# [GOAL OF THE EXERCISE]
Begin at the top of the listing below. Write each line out exactly, ending with the line that holds "a31o | 4 | 4 |".

# [RAW DATA]
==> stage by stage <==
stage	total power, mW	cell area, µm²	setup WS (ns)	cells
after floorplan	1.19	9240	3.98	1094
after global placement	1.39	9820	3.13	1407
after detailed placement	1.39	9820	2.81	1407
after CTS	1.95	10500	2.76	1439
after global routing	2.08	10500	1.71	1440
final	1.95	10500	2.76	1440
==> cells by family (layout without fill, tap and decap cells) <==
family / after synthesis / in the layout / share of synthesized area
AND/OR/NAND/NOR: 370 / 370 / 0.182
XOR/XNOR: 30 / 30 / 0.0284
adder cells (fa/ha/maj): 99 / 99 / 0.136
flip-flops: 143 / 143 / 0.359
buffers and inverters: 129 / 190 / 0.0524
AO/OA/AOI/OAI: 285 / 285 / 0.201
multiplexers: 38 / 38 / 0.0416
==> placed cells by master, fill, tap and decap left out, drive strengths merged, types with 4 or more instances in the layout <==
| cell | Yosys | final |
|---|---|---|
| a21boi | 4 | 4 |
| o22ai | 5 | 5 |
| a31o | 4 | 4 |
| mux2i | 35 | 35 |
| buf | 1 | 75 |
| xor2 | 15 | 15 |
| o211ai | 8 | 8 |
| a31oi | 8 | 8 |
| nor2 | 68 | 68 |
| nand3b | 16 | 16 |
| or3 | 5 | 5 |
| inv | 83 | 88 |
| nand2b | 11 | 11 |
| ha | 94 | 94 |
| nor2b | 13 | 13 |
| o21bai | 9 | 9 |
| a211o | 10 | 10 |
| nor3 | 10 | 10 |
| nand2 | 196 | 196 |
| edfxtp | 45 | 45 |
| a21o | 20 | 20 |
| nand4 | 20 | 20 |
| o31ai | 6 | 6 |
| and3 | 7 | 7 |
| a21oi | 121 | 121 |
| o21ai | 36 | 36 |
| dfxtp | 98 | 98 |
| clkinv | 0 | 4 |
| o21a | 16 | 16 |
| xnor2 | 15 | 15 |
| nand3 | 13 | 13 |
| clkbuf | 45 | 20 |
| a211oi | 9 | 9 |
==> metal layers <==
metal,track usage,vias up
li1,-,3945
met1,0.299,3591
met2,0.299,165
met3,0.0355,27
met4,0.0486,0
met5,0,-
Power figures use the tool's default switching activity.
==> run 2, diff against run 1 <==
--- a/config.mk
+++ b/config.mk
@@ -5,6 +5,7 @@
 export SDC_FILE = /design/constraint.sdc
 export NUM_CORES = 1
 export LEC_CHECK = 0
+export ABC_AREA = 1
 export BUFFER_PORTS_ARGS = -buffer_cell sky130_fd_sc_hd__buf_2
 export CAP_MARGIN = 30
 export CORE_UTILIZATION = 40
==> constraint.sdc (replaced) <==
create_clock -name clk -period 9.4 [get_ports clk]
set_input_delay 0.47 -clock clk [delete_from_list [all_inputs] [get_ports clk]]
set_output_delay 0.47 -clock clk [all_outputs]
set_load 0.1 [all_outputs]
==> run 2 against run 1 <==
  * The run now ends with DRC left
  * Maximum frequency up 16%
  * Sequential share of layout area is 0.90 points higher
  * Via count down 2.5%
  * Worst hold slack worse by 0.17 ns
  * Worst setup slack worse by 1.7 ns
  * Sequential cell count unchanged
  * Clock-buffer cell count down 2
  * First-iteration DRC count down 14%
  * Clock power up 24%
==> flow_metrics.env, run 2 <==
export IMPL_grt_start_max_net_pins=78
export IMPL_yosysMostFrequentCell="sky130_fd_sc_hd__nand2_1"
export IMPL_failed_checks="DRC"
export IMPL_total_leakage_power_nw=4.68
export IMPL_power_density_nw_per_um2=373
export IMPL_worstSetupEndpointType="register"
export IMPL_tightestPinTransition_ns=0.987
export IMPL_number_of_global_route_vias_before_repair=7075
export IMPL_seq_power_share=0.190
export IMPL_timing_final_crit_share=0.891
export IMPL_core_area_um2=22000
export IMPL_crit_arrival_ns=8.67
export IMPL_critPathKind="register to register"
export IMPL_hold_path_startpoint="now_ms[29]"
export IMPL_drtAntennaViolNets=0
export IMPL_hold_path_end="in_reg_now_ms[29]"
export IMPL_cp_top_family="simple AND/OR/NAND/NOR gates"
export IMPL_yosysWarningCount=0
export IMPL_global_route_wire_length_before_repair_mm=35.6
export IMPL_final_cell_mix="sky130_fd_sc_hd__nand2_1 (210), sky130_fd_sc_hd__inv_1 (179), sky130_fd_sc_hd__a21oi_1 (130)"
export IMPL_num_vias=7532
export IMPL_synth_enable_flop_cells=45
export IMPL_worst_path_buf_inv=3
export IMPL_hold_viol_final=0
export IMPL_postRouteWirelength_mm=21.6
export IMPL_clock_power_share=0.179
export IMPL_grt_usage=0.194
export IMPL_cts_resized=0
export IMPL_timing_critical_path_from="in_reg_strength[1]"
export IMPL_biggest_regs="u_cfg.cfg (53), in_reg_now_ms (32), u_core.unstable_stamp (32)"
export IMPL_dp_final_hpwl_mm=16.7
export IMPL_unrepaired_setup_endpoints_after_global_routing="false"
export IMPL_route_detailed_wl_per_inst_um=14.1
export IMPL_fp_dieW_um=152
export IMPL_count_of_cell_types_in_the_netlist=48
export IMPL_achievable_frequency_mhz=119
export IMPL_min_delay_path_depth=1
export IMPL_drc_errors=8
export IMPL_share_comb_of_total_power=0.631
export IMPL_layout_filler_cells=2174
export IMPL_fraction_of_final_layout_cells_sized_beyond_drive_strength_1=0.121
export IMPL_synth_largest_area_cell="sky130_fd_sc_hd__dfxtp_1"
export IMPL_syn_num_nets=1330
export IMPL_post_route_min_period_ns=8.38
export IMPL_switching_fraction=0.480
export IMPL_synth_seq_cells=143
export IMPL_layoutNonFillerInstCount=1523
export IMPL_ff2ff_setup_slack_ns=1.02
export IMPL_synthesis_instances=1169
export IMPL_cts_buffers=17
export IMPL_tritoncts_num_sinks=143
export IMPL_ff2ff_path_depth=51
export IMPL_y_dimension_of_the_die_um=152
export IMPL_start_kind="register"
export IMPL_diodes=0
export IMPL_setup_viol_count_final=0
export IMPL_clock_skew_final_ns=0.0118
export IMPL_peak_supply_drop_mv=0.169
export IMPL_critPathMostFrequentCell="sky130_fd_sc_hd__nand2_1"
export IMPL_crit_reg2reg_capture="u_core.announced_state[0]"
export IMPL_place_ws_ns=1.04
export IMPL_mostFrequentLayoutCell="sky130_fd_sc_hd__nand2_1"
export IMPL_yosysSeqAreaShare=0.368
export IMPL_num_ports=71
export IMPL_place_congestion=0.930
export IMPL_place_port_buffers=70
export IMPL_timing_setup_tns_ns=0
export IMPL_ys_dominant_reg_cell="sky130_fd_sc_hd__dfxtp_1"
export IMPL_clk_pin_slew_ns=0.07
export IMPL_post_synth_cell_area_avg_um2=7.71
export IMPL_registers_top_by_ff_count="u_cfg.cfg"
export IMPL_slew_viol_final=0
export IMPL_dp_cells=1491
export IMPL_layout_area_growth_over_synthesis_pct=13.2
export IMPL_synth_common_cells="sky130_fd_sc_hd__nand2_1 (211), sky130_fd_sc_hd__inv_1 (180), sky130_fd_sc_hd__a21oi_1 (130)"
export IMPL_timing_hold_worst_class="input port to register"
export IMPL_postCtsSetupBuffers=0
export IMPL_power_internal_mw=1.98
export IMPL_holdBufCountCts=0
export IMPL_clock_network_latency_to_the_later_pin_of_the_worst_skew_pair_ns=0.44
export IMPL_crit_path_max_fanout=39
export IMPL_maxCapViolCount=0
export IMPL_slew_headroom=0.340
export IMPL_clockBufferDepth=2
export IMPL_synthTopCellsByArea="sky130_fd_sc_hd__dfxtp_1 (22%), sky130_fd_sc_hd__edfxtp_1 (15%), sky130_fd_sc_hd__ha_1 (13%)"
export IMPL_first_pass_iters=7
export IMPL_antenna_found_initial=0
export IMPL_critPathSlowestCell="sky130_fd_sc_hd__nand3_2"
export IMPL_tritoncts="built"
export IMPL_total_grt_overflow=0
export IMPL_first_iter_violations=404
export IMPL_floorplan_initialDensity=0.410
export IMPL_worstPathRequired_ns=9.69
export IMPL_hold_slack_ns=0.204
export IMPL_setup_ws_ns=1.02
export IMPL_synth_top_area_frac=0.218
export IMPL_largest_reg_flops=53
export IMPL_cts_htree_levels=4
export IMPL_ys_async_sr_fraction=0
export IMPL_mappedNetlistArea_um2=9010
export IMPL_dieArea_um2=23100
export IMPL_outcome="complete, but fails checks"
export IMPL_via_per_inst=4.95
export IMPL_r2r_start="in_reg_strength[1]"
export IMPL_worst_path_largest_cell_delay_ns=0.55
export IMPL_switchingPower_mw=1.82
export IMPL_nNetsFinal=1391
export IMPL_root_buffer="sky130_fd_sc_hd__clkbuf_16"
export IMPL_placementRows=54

# [WRITTEN RESPONSE]
==> stage by stage <==
stage	total power, mW	cell area, µm²	setup WS (ns)	cells
after floorplan	1.19	9240	3.98	1094
after global placement	1.39	9820	3.13	1407
after detailed placement	1.39	9820	2.81	1407
after CTS	1.95	10500	2.76	1439
after global routing	2.08	10500	1.71	1440
final	1.95	10500	2.76	1440
==> cells by family (layout without fill, tap and decap cells) <==
family / after synthesis / in the layout / share of synthesized area
AND/OR/NAND/NOR: 370 / 370 / 0.182
XOR/XNOR: 30 / 30 / 0.0284
adder cells (fa/ha/maj): 99 / 99 / 0.136
flip-flops: 143 / 143 / 0.359
buffers and inverters: 129 / 190 / 0.0524
AO/OA/AOI/OAI: 285 / 285 / 0.201
multiplexers: 38 / 38 / 0.0416
==> placed cells by master, fill, tap and decap left out, drive strengths merged, types with 4 or more instances in the layout <==
| cell | Yosys | final |
|---|---|---|
| a21boi | 4 | 4 |
| o22ai | 5 | 5 |
| a31o | 4 | 4 |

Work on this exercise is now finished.